A morte dá lucro. Sua eminência causa prazer. Engorda os meios de comunicação, atraindo magnética e hipnoticamente o manso e manipulável sujeito que, na intranqüilidade de seu ‘lar, acri-doce lar’, solta o brado retumbante mandando os demais calarem-se, para poder então ouvir o ‘som das balas ricocheteando’ em nosso faroeste caboclo, fazendo inveja ao bom e velho Tenente Ricochete (o viúvo de Blau-Blau, outrora morto por outra bala perdida). Os ‘especialistas’ em violência urbana embasbacaram-se, ante o não derramamento de sangue, para tristeza dos editoriais a La Bonner, Datena e afins, ávidos diante da possibilidade de imagens exclusivas, tomadas nos declives dos morros, donde se esperava uma portentosa e rubra Niagara Falls, bem ao estilo das cartilhas hollywoodianas do dever ser.

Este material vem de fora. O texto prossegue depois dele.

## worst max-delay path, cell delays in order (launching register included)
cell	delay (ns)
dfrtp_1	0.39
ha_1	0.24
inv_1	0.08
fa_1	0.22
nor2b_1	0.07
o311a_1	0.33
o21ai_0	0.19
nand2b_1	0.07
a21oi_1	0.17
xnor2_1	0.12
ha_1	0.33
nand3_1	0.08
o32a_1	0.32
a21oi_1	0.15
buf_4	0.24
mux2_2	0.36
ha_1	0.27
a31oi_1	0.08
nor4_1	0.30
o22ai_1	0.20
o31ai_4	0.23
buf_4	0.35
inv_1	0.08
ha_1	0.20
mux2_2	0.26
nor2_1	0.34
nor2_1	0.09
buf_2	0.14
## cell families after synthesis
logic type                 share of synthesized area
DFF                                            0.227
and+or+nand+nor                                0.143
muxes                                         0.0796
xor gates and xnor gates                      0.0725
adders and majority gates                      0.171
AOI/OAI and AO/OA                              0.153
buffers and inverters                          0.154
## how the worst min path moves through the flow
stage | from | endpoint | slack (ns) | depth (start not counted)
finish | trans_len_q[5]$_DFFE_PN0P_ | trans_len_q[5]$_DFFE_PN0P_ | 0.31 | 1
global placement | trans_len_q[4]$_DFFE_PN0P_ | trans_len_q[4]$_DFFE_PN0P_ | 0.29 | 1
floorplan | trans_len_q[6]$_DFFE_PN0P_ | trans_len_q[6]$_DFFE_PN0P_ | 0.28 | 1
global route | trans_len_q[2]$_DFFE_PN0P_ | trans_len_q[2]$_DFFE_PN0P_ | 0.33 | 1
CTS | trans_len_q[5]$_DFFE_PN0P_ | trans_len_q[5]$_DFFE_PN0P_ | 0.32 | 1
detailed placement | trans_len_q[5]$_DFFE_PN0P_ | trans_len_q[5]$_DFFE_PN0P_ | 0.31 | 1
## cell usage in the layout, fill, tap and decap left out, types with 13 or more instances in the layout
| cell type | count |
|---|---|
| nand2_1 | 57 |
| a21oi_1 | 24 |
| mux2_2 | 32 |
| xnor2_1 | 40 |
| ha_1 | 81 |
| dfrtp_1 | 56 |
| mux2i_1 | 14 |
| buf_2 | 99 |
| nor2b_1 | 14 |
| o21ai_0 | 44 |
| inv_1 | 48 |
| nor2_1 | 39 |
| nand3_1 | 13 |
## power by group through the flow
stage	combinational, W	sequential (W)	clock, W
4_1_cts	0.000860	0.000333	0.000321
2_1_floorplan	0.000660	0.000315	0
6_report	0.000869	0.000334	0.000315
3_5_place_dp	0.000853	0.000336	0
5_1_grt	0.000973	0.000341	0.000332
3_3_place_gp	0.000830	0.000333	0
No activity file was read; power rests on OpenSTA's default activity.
--- config.mk ---
export PLATFORM = sky130hd
export DESIGN_NAME = lwoa_queue
export DESIGN_NICKNAME = d
export VERILOG_FILES = /design/src/lwoa_pkg.sv /design/src/lwoa_queue.sv
export SDC_FILE = /design/constraint.sdc
export NUM_CORES = 1
export LEC_CHECK = 0
export ABC_CLOCK_PERIOD_IN_PS = 11000
export BUFFER_PORTS_ARGS = -buffer_cell sky130_fd_sc_hd__buf_2
export CAP_MARGIN = 20
export CORE_MARGIN = 2
export CORE_UTILIZATION = 46
export DETAILED_ROUTE_END_ITERATION = 10
export PLACE_DENSITY = 0.71
export SLEW_MARGIN = 10
export SYNTH_ARGS = -nofsm -noshare
export SYNTH_HDL_FRONTEND = slang
export SYNTH_SLANG_ARGS = --single-unit
--- constraint.sdc ---
create_clock -name clk_i -period 11 [get_ports clk_i]
set_input_delay 2.2 -clock clk_i [delete_from_list [all_inputs] [get_ports clk_i]]
set_output_delay 2.2 -clock clk_i [all_outputs]
set_load 0.02 [all_outputs]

40 homens na camionete preta, 200 fugiram para o Complexo favelar adjacente: a precisão matemática da notícia gerada dos correspondentes in loco da guerra civil fluminense, faz crer que o panótico existe e está no meio de nós, d.C. Nós os esfomeados, que não nos alimentamos de cultura porque isto não existe no mercado. Não há acesso. Você aí, tem fome de quê? O BOPE dá IBOPE, e seu ex-comandante hoje é ‘comentarista de segurança’ do telejornal da direita. A ala conservadora do país, a manter seu status quo em detrimento da ignorância dos demais, sem medir causas muito menos conseqüências.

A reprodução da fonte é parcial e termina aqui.